For what it's worth... I'm running Zoneminder 1.33.15 built from source under Ubuntu 18.04 with a cheap GeForce GT 740 and two FullHD cameras. After setting DecoderHWAccelName to "cuda-hwaccel" for both cameras, I could clearly see that the server load went down, while the CPU usage pretty much stayed the same: Screenshot_2019-12-18 Server - Grafana-load Screenshot_2019-12-18 Server - Grafana-CPU

connortechnology commented 4 years ago

Bountysource is going to take the money in this bounty on July 1st unless the funds are redirected. Alternatively I can close this out, collect the bounty and ZoneMinder will hold the funds until it is properly closed.

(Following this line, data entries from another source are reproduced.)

$ cat src/pfc_pkg.sv
// Package for the letter-stream Playfair cipher block.
// Holds letter codes, register indexes, key-square types, reset values and queue size.
// No dependencies.
package pfc_pkg;

	localparam int LETTER_W   = 5;
	localparam int ROW_N      = 5;
	localparam int ROW_W      = LETTER_W * ROW_N;
	localparam int SIDE_DEF   = 5;
	localparam int QUEUE_DEPTH = 4;
	localparam int CFG_IDX_W  = 3;

	localparam logic [LETTER_W-1:0] CODE_X = LETTER_W'(23);
	localparam logic [LETTER_W-1:0] CODE_W = LETTER_W'(22);

	// Configuration register indexes.
	typedef enum logic [CFG_IDX_W-1:0] {
		REG_MODE = 3'd0,
		REG_ROW0 = 3'd1,
		REG_ROW1 = 3'd2,
		REG_ROW2 = 3'd3,
		REG_ROW3 = 3'd4,
		REG_ROW4 = 3'd5
	} cfg_reg_t;

	typedef logic [ROW_N-1:0][ROW_W-1:0] square_t;

	// Reset square: the alphabet without W.
	localparam square_t SQUARE_RST = {
		ROW_W'(27025076),
		ROW_W'(20530703),
		ROW_W'(15118698),
		ROW_W'(9706693),
		ROW_W'(4294688)
	};

endpackage

$ cat src/pfc_ifs.sv
// Handshake channel interfaces for the Playfair cipher block: letter input,
// result output and configuration write.
// Depends on pfc_pkg.
interface pfc_in_if import pfc_pkg::*; ();
	logic                valid;
	logic                ready;
	logic [LETTER_W-1:0] letter;
	logic                final_letter;

	modport source(output valid, letter, final_letter, input ready);
	modport sink(input valid, letter, final_letter, output ready);
endinterface

interface pfc_out_if import pfc_pkg::*; ();
	logic                valid;
	logic                ready;
	logic [LETTER_W-1:0] out_letter;
	logic                run_end;
	logic                error_flag;

	modport source(output valid, out_letter, run_end, error_flag, input ready);
	modport sink(input valid, out_letter, run_end, error_flag, output ready);
endinterface

interface pfc_cfg_if import pfc_pkg::*; ();
	logic                 valid;
	logic                 ready;
	logic [CFG_IDX_W-1:0] index;
	logic [ROW_W-1:0]     data;

	modport source(output valid, index, data, input ready);
	modport sink(input valid, index, data, output ready);
endinterface

$ cat src/pfc_front.sv
// Front end of the Playfair cipher: accepts letters, locates them in the key
// square, forms bigrams and rejections, and pushes jobs into the queue.
// Depends on pfc_pkg and pfc_ifs.
module pfc_front import pfc_pkg::*; #(
	parameter int SIDE  = SIDE_DEF,
	parameter int IDX_W = $clog2(SIDE),
	parameter int JOB_W = 3 + 4 * IDX_W
) (
	input  logic             clk,
	input  logic             arst_n,
	pfc_in_if.sink           letter_ch,
	input  logic             mode_decrypt,
	input  square_t          square,
	input  logic             q_full,
	output logic             push_valid,
	output logic [JOB_W-1:0] push_job
);

	typedef struct packed {
		logic             is_err;
		logic             dec;
		logic             last;
		logic [IDX_W-1:0] ra;
		logic [IDX_W-1:0] ca;
		logic [IDX_W-1:0] rb;
		logic [IDX_W-1:0] cb;
	} job_t;

	typedef struct packed {
		logic             found;
		logic [IDX_W-1:0] row;
		logic [IDX_W-1:0] col;
	} loc_t;

	// First match in row-major order; cells past the side never match.
	function automatic loc_t locate(input logic [LETTER_W-1:0] code, input square_t sq);
		loc_t res;
		res = '0;
		for (int r = ROW_N - 1; r >= 0; r--) begin
			for (int c = ROW_N - 1; c >= 0; c--) begin
				if (r < SIDE && c < SIDE && sq[r][LETTER_W*c +: LETTER_W] == code) begin
					res.found = 1'b1;
					res.row   = IDX_W'(r);
					res.col   = IDX_W'(c);
				end
			end
		end
		return res;
	endfunction

	function automatic job_t mk_pair(input loc_t a, input loc_t b, input logic dec,
		input logic last);
		job_t j;
		j.is_err = 1'b0;
		j.dec    = dec;
		j.last   = last;
		j.ra     = a.row;
		j.ca     = a.col;
		j.rb     = b.row;
		j.cb     = b.col;
		return j;
	endfunction

	localparam job_t ERR_JOB = '{is_err: 1'b1, dec: 1'b0, last: 1'b1,
		ra: '0, ca: '0, rb: '0, cb: '0};

	logic [LETTER_W-1:0] held_letter_q;
	loc_t                held_loc_q;
	logic                held_valid_q;
	logic                discarding_q;
	job_t                spill_q;
	logic                spill_valid_q;

	logic                acc;
	logic                fin;
	loc_t                hit;
	loc_t                xloc;
	logic                emit0;
	logic                emit1;
	job_t                job0;
	job_t                job1;
	logic [LETTER_W-1:0] n_held_letter;
	loc_t                n_held_loc;
	logic                n_held_valid;
	logic                n_discarding;

	assign letter_ch.ready = !spill_valid_q && !q_full;
	assign acc             = letter_ch.valid && letter_ch.ready;
	assign fin             = letter_ch.final_letter;
	assign hit             = locate(letter_ch.letter, square);
	assign xloc            = locate(CODE_X, square);

	// Classify the letter and decide which jobs it produces.
	always_comb begin
		emit0         = 1'b0;
		emit1         = 1'b0;
		job0          = ERR_JOB;
		job1          = ERR_JOB;
		n_held_letter = held_letter_q;
		n_held_loc    = held_loc_q;
		n_held_valid  = held_valid_q;
		n_discarding  = discarding_q;
		if (discarding_q) begin
			if (fin) begin
				emit0        = 1'b1;
				n_discarding = 1'b0;
			end
		end else if (!hit.found || (mode_decrypt && letter_ch.letter == CODE_W)
			|| (mode_decrypt && !held_valid_q && fin)
			|| (mode_decrypt && held_valid_q && letter_ch.letter == held_letter_q)
			|| (!mode_decrypt && !xloc.found && fin && !held_valid_q)
			|| (!mode_decrypt && !xloc.found && held_valid_q
				&& letter_ch.letter == held_letter_q)) begin
			// Rejection: report now on the final letter, otherwise drop until it.
			n_held_valid  = 1'b0;
			n_held_letter = '0;
			emit0         = fin;
			n_discarding  = !fin;
		end else if (mode_decrypt) begin
			if (!held_valid_q) begin
				n_held_letter = letter_ch.letter;
				n_held_loc    = hit;
				n_held_valid  = 1'b1;
			end else begin
				emit0        = 1'b1;
				job0         = mk_pair(held_loc_q, hit, 1'b1, fin);
				n_held_valid = 1'b0;
			end
		end else if (held_valid_q && letter_ch.letter == held_letter_q) begin
			// Doubled letter: pair the held one with filler; keep the new one, or pair it too if final.
			emit0 = 1'b1;
			job0  = mk_pair(held_loc_q, xloc, 1'b0, 1'b0);
			if (fin) begin
				emit1        = 1'b1;
				job1         = mk_pair(hit, xloc, 1'b0, 1'b1);
				n_held_valid = 1'b0;
			end
		end else if (held_valid_q) begin
			emit0        = 1'b1;
			job0         = mk_pair(held_loc_q, hit, 1'b0, fin);
			n_held_valid = 1'b0;
		end else if (fin) begin
			emit0 = 1'b1;
			job0  = mk_pair(hit, xloc, 1'b0, 1'b1);
		end else begin
			n_held_letter = letter_ch.letter;
			n_held_loc    = hit;
			n_held_valid  = 1'b1;
		end
	end

	// A spilled second job goes first; new letters wait until it is pushed.
	assign push_valid = spill_valid_q || (acc && emit0);
	assign push_job   = spill_valid_q ? JOB_W'(spill_q) : JOB_W'(job0);

	// Message state.
	always_ff @(posedge clk or negedge arst_n) begin
		if (!arst_n) begin
			held_valid_q  <= 1'b0;
			discarding_q  <= 1'b0;
			held_letter_q <= '0;
			held_loc_q    <= '0;
		end else if (acc) begin
			held_valid_q  <= n_held_valid;
			discarding_q  <= n_discarding;
			held_letter_q <= n_held_letter;
			held_loc_q    <= n_held_loc;
		end
	end

	// Spill register for the second job of a doubled final letter.
	always_ff @(posedge clk or negedge arst_n) begin
		if (!arst_n) begin
			spill_valid_q <= 1'b0;
		end else if (acc && emit1) begin
			spill_valid_q <= 1'b1;
		end else if (spill_valid_q && !q_full) begin
			spill_valid_q <= 1'b0;
		end
	end

	always_ff @(posedge clk) begin
		if (acc && emit1) begin
			spill_q <= job1;
		end
	end

endmodule

$ cat src/pfc_queue.sv
// Short job queue between the front end and the back end of the Playfair cipher.
// One push per cycle unless full and one pop unless empty; read data comes straight from the head entry.
// Depends on pfc_pkg.
module pfc_queue import pfc_pkg::*; #(
	parameter int DATA_W = 8,
	parameter int DEPTH  = QUEUE_DEPTH
) (
	input  logic              clk,
	input  logic              arst_n,
	input  logic              push,
	input  logic [DATA_W-1:0] push_data,
	input  logic              pop,
	output logic              full,
	output logic              not_empty,
	output logic [DATA_W-1:0] head
);

	localparam int PTR_W = (DEPTH > 1) ? $clog2(DEPTH) : 1;
	localparam int CNT_W = $clog2(DEPTH + 1);

	logic [DATA_W-1:0] mem_q [DEPTH];
	logic [PTR_W-1:0]  wr_ptr_q;
	logic [PTR_W-1:0]  rd_ptr_q;
	logic [CNT_W-1:0]  count_q;
	logic              do_push;
	logic              do_pop;

	assign full      = (count_q == CNT_W'(DEPTH));
	assign not_empty = (count_q != '0);
	assign head      = mem_q[rd_ptr_q];
	assign do_push   = push && !full;
	assign do_pop    = pop && not_empty;

	function automatic logic [PTR_W-1:0] bump(input logic [PTR_W-1:0] p);
		return (p == PTR_W'(DEPTH - 1)) ? '0 : p + PTR_W'(1);
	endfunction

	// Pointers and fill count.
	always_ff @(posedge clk or negedge arst_n) begin
		if (!arst_n) begin
			wr_ptr_q <= '0;
			rd_ptr_q <= '0;
			count_q  <= '0;
		end else begin
			if (do_push) begin
				wr_ptr_q <= bump(wr_ptr_q);
			end
			if (do_pop) begin
				rd_ptr_q <= bump(rd_ptr_q);
			end
			if (do_push && !do_pop) begin
				count_q <= count_q + CNT_W'(1);
			end else if (do_pop && !do_push) begin
				count_q <= count_q - CNT_W'(1);
			end
		end
	end

	// Entry storage.
	always_ff @(posedge clk) begin
		if (do_push) begin
			mem_q[wr_ptr_q] <= push_data;
		end
	end

endmodule

$ cat src/pfc_back.sv
// Back end of the Playfair cipher: applies the row, column or rectangle rule to
// a queued bigram and sends its two letters, or an error result, one per transfer.
// Depends on pfc_pkg and pfc_ifs.
module pfc_back import pfc_pkg::*; #(
	parameter int SIDE  = SIDE_DEF,
	parameter int IDX_W = $clog2(SIDE),
	parameter int JOB_W = 3 + 4 * IDX_W
) (
	input  logic             clk,
	input  logic             arst_n,
	input  square_t          square,
	input  logic             q_not_empty,
	input  logic [JOB_W-1:0] q_head,
	output logic             pop,
	pfc_out_if.source        result_ch
);

	typedef struct packed {
		logic             is_err;
		logic             dec;
		logic             last;
		logic [IDX_W-1:0] ra;
		logic [IDX_W-1:0] ca;
		logic [IDX_W-1:0] rb;
		logic [IDX_W-1:0] cb;
	} job_t;

	function automatic logic [IDX_W-1:0] step(input logic [IDX_W-1:0] i, input logic dec);
		logic [IDX_W-1:0] res;
		if (dec) begin
			res = (i == '0) ? IDX_W'(SIDE - 1) : i - IDX_W'(1);
		end else begin
			res = (i == IDX_W'(SIDE - 1)) ? '0 : i + IDX_W'(1);
		end
		return res;
	endfunction

	// Cells outside the stored rows read as code zero.
	function automatic logic [LETTER_W-1:0] cell_code(input logic [IDX_W-1:0] r,
		input logic [IDX_W-1:0] c, input square_t sq);
		logic [LETTER_W-1:0] res;
		res = '0;
		for (int rr = 0; rr < ROW_N; rr++) begin
			for (int cc = 0; cc < ROW_N; cc++) begin
				if (r == IDX_W'(rr) && c == IDX_W'(cc)) begin
					res = sq[rr][LETTER_W*cc +: LETTER_W];
				end
			end
		end
		return res;
	endfunction

	job_t                job;
	logic [IDX_W-1:0]    ra;
	logic [IDX_W-1:0]    ca;
	logic [IDX_W-1:0]    rb;
	logic [IDX_W-1:0]    cb;
	logic [LETTER_W-1:0] code_a;
	logic [LETTER_W-1:0] code_b;
	logic                out_free;

	logic                ovalid_q;
	logic [LETTER_W-1:0] olet_q;
	logic                oend_q;
	logic                oerr_q;
	logic                pend_q;
	logic [LETTER_W-1:0] pend_let_q;
	logic                pend_end_q;

	assign job = job_t'(q_head);

	// Playfair rule on the two cell positions.
	always_comb begin
		ra = job.ra;
		ca = job.ca;
		rb = job.rb;
		cb = job.cb;
		if (job.ra == job.rb) begin
			ca = step(job.ca, job.dec);
			cb = step(job.cb, job.dec);
		end else if (job.ca == job.cb) begin
			ra = step(job.ra, job.dec);
			rb = step(job.rb, job.dec);
		end else begin
			ca = job.cb;
			cb = job.ca;
		end
	end

	assign code_a   = cell_code(ra, ca, square);
	assign code_b   = cell_code(rb, cb, square);
	assign out_free = !ovalid_q || result_ch.ready;
	assign pop      = out_free && !pend_q && q_not_empty;

	assign result_ch.valid      = ovalid_q;
	assign result_ch.out_letter = olet_q;
	assign result_ch.run_end    = oend_q;
	assign result_ch.error_flag = oerr_q;

	// Output register control: second letter of a bigram goes before the next job.
	always_ff @(posedge clk or negedge arst_n) begin
		if (!arst_n) begin
			ovalid_q <= 1'b0;
			pend_q   <= 1'b0;
		end else if (out_free) begin
			if (pend_q) begin
				ovalid_q <= 1'b1;
				pend_q   <= 1'b0;
			end else if (q_not_empty) begin
				ovalid_q <= 1'b1;
				pend_q   <= !job.is_err;
			end else begin
				ovalid_q <= 1'b0;
			end
		end
	end

	// Output payload and the held second letter.
	always_ff @(posedge clk) begin
		if (out_free) begin
			if (pend_q) begin
				olet_q <= pend_let_q;
				oend_q <= pend_end_q;
				oerr_q <= 1'b0;
			end else if (q_not_empty) begin
				if (job.is_err) begin
					olet_q <= '0;
					oend_q <= 1'b1;
					oerr_q <= 1'b1;
				end else begin
					olet_q     <= code_a;
					oend_q     <= 1'b0;
					oerr_q     <= 1'b0;
					pend_let_q <= code_b;
					pend_end_q <= job.last;
				end
			end
		end
	end

endmodule

$ cat src/playfair_stream_cipher.sv
// Playfair cipher on a letter stream, top level with the configuration registers.
// A bigram's job enters the queue as its completing letter is accepted, a spilled
// job later; the back end then sends its first letter and then its second. Letters
// are accepted one per cycle while the queue is not full and no spilled job waits;
// results go out one per cycle while the output is ready. Reset clears the mode to
// encrypt, loads the default key square, empties the held letter, queue and output.
module playfair_stream_cipher import pfc_pkg::*; #(
	parameter int SIDE = SIDE_DEF
) (
	input  logic      clk,
	input  logic      arst_n,
	pfc_in_if.sink    letter_ch,
	pfc_out_if.source result_ch,
	pfc_cfg_if.sink   cfg
);

	localparam int IDX_W = $clog2(SIDE);
	localparam int JOB_W = 3 + 4 * IDX_W;

	logic             mode_decrypt_q;
	square_t          square_q;
	logic             push_valid;
	logic [JOB_W-1:0] push_job;
	logic             q_full;
	logic             q_not_empty;
	logic [JOB_W-1:0] q_head;
	logic             pop;

	assign cfg.ready = 1'b1;

	// Configuration register writes.
	always_ff @(posedge clk or negedge arst_n) begin
		if (!arst_n) begin
			mode_decrypt_q <= 1'b0;
			square_q       <= SQUARE_RST;
		end else if (cfg.valid) begin
			unique case (cfg_reg_t'(cfg.index))
				REG_MODE: mode_decrypt_q <= cfg.data[0];
				REG_ROW0: square_q[0]    <= cfg.data;
				REG_ROW1: square_q[1]    <= cfg.data;
				REG_ROW2: square_q[2]    <= cfg.data;
				REG_ROW3: square_q[3]    <= cfg.data;
				REG_ROW4: square_q[4]    <= cfg.data;
				default: ;
			endcase
		end
	end

	pfc_front #(
		.SIDE  (SIDE),
		.IDX_W (IDX_W),
		.JOB_W (JOB_W)
	) u_front (
		.clk          (clk),
		.arst_n       (arst_n),
		.letter_ch    (letter_ch),
		.mode_decrypt (mode_decrypt_q),
		.square       (square_q),
		.q_full       (q_full),
		.push_valid   (push_valid),
		.push_job     (push_job)
	);

	pfc_queue #(
		.DATA_W (JOB_W),
		.DEPTH  (QUEUE_DEPTH)
	) u_queue (
		.clk       (clk),
		.arst_n    (arst_n),
		.push      (push_valid),
		.push_data (push_job),
		.pop       (pop),
		.full      (q_full),
		.not_empty (q_not_empty),
		.head      (q_head)
	);

	pfc_back #(
		.SIDE  (SIDE),
		.IDX_W (IDX_W),
		.JOB_W (JOB_W)
	) u_back (
		.clk         (clk),
		.arst_n      (arst_n),
		.square      (square_q),
		.q_not_empty (q_not_empty),
		.q_head      (q_head),
		.pop         (pop),
		.result_ch   (result_ch)
	);

endmodule

$ cat src/flat_wrapper.sv
// flat-port wrapper written by rule: the top's interface ports become plain ports
module playfair_stream_cipher_flat import pfc_pkg::*;
#(
	parameter int SIDE = SIDE_DEF
)
  (clk, arst_n, letter_ch_valid, letter_ch_letter, letter_ch_final_letter, letter_ch_ready, result_ch_valid, result_ch_out_letter, result_ch_run_end, result_ch_error_flag, result_ch_ready, cfg_valid, cfg_index, cfg_data, cfg_ready);
  pfc_in_if letter_ch_i ();
  pfc_out_if result_ch_i ();
  pfc_cfg_if cfg_i ();
  input  logic clk;
  input  logic arst_n;
  input wire logic [$bits(letter_ch_i.valid)-1:0] letter_ch_valid;
  input wire logic [$bits(letter_ch_i.letter)-1:0] letter_ch_letter;
  input wire logic [$bits(letter_ch_i.final_letter)-1:0] letter_ch_final_letter;
  output wire logic [$bits(letter_ch_i.ready)-1:0] letter_ch_ready;
  output wire logic [$bits(result_ch_i.valid)-1:0] result_ch_valid;
  output wire logic [$bits(result_ch_i.out_letter)-1:0] result_ch_out_letter;
  output wire logic [$bits(result_ch_i.run_end)-1:0] result_ch_run_end;
  output wire logic [$bits(result_ch_i.error_flag)-1:0] result_ch_error_flag;
  input wire logic [$bits(result_ch_i.ready)-1:0] result_ch_ready;
  input wire logic [$bits(cfg_i.valid)-1:0] cfg_valid;
  input wire logic [$bits(cfg_i.index)-1:0] cfg_index;
  input wire logic [$bits(cfg_i.data)-1:0] cfg_data;
  output wire logic [$bits(cfg_i.ready)-1:0] cfg_ready;
  assign letter_ch_i.valid = letter_ch_valid;
  assign letter_ch_i.letter = letter_ch_letter;
  assign letter_ch_i.final_letter = letter_ch_final_letter;
  assign letter_ch_ready = letter_ch_i.ready;
  assign result_ch_valid = result_ch_i.valid;
  assign result_ch_out_letter = result_ch_i.out_letter;
  assign result_ch_run_end = result_ch_i.run_end;
  assign result_ch_error_flag = result_ch_i.error_flag;
  assign result_ch_i.ready = result_ch_ready;
  assign cfg_i.valid = cfg_valid;
  assign cfg_i.index = cfg_index;
  assign cfg_i.data = cfg_data;
  assign cfg_ready = cfg_i.ready;
  playfair_stream_cipher #(.SIDE(SIDE)) u_core (.clk(clk), .arst_n(arst_n), .letter_ch(letter_ch_i), .result_ch(result_ch_i), .cfg(cfg_i));
endmodule
$ cat config.mk
export PLATFORM = sky130hd
export DESIGN_NAME = playfair_stream_cipher_flat
export DESIGN_NICKNAME = d
export VERILOG_FILES = /design/src/pfc_pkg.sv /design/src/pfc_ifs.sv /design/src/pfc_front.sv /design/src/pfc_queue.sv /design/src/pfc_back.sv /design/src/playfair_stream_cipher.sv /design/src/flat_wrapper.sv
export SDC_FILE = /design/constraint.sdc
export NUM_CORES = 1
export LEC_CHECK = 0
export BUFFER_PORTS_ARGS = -buffer_cell sky130_fd_sc_hd__buf_4
export CAP_MARGIN = 10
export CORE_MARGIN = 2
export CORE_UTILIZATION = 55
export CTS_CLUSTER_SIZE = 28
export DETAILED_ROUTE_END_ITERATION = 12
export GPL_ROUTABILITY_DRIVEN = 1
export PLACE_DENSITY = 0.73
export SYNTH_ARGS = -nofsm -noshare
export SYNTH_HDL_FRONTEND = slang
export SYNTH_HIERARCHICAL = 1
export SYNTH_SLANG_ARGS = --single-unit
$ cat constraint.sdc
create_clock -name clk -period 5.6 [get_ports clk]
set_clock_uncertainty 0.2 [all_clocks]
set_input_delay 0.84 -clock clk [delete_from_list [all_inputs] [get_ports clk]]
set_output_delay 0.84 -clock clk [all_outputs]
set_load 0.05 [all_outputs]
==> metrics.yaml <==
r2r_start: "u_core/u_queue/rd_ptr_q[0]$_DFFE_PN0P_"
internal-power_mw: 5.880
holdBufCountCts: 0
die_area_um2: 30750
drt_wl_total_mm: 59.95
register_area_um2: 6379
slowest_stage: "mux4_1"
slew_viol_final: 0
final_cells: 1951
synth-seq-cells: 235
clock_latency_ps: 550
crit_start: "u_core/u_queue/rd_ptr_q[0]$_DFFE_PN0P_"
coreArea_um2: 28780
htree_levels: 1
synth_area_leaders: "edfxtp_1 (16%), dfrtp_1 (15%), dfstp_2 (8.8%)"
critPathKind: "reg2reg"
clock_path_buffers: 3
sequentialPowerShare_pct: 26.7
fp.dieH_um: 175.4
viasPerCell: 7.062
grt_use_total_pct: 38.75
critPathRequiredTime_ps: 5790
postCtsSetupRepairBufs: 0
synth_top_area_share_pct: 15.99
power.total_mw: 11.51
hold_path_class: "in2async"
rsz0062_at_grt: "false"
drive_gt1_share_pct: 25.90
worst_setup_path_start_kind: "flop"
crit_chain: "buf_4, mux4_1, inv_1, ha_1, ha_1, mux2i_1, a2111o_1, o31ai_1, buf_4, nand2_1, a31oi_1, a2bb2oi_1, o31ai_1, a22oi_1"
outcome: "complete, no violations"
final_nets: 1605
cts_tree: "built"
synth_top_flop_cell: "dfrtp_1"
cts_made_buffers: 25
maxCapViolCount: 0
critPathBufInv: 3
p_switching_mw: 5.633
start_util_pct: 56.11
fp-row-count: 62
antenna_found_initial: 4
async_flop_share_pct: 63.40
fillerInstances: 2367
p_leak_nw: 6.826
critPathMaxFanout: 11
finalSetupViolations: 0
synth_warnings: 6
grt_pass1_wl_mm: 87.52
ir_drop_mv: 0.4239
clock-root-buffer: "clkbuf_16"
dp.cells: 1902
fmax_ghz: 0.1922
finalHoldViolCount: 0
yosys.area.top_type: "edfxtp_1"
grt-ovfl-total: 0
cts-resized-gates: 0
clkPwrFrac_pct: 15.0
drtAntennaViolNets: 0
switching_share_pct: 48.93
io_pins: 49
post_synth_instance_area_um2: 16150
powerDensity_nw_per_um2: 651.6
drt_iter0_markers: 2074
synth_nets: 1559
hpwl_mm: 44.90
critPathCaptureType: "flop"
areaGrowthSynthToFinish_pct: 9.406
die_x_um: 175.4
drc: 0
ys_types: 114
layout_worst_path_cycle_share_pct: 92.93
post_drt_wl_per_cell_um: 30.73
syn_avg_cell_area_um2: 10.77
grt_max_degree: 106
cts.sinks: 235
cp_top_family: "compound AO/OA/AOI/OAI gates"
clk_pin_slew_ps: 70
slew_headroom_pct: 22.02
tightest_slew_ps: 1165
tns_ps: 0
num_vias: 13777
arrival_ps: 5390
portBuffers: 47
synth_edf_count: 86
place_congestion: 1.140
combPwrFrac_pct: 58.3
post-route-min-period_ps: 5204
grt_pass1_vias: 13080
drt-pass1-iter-count: 7
yosysSeqAreaShare_pct: 39.50
syn_inst: 1499
cp_slowest_stage_delay_ps: 760
multiInputGateArea_um2: 9034
## kinds of logic after synthesis
family	after synthesis	share of synthesized area (%)
simple gates	453	15.74
compound gates	353	15.97
flops	235	39.50
mux	178	14.70
xor+xnor	143	7.802
buf+inv	115	4.594
fa+ha+maj	21	1.674
other cells	1	0.02322
## metal layers
layer	up-vias	track usage, %	part of all wire [%]
met1	6853	55.87	41
li1	5799	-	-
met3	165	7.446	11
met2	960	57.58	43
met5	-	0	0
met4	0	15.59	4.7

mfu-mcosys commented 4 years ago

Bountysource is going to take the money in this bounty on July 1st unless the funds are redirected. Alternatively I can close this out, collect the bounty and ZoneMinder will hold the funds until it is properly closed.

From my point: do what u want, but plz solve this problem if u get in mood :)

connortechnology commented 3 years ago

At long last I have put the infrastructure in place. 1.35.28 contains support for vaapi and nvenc for encoding. opencl will come soon.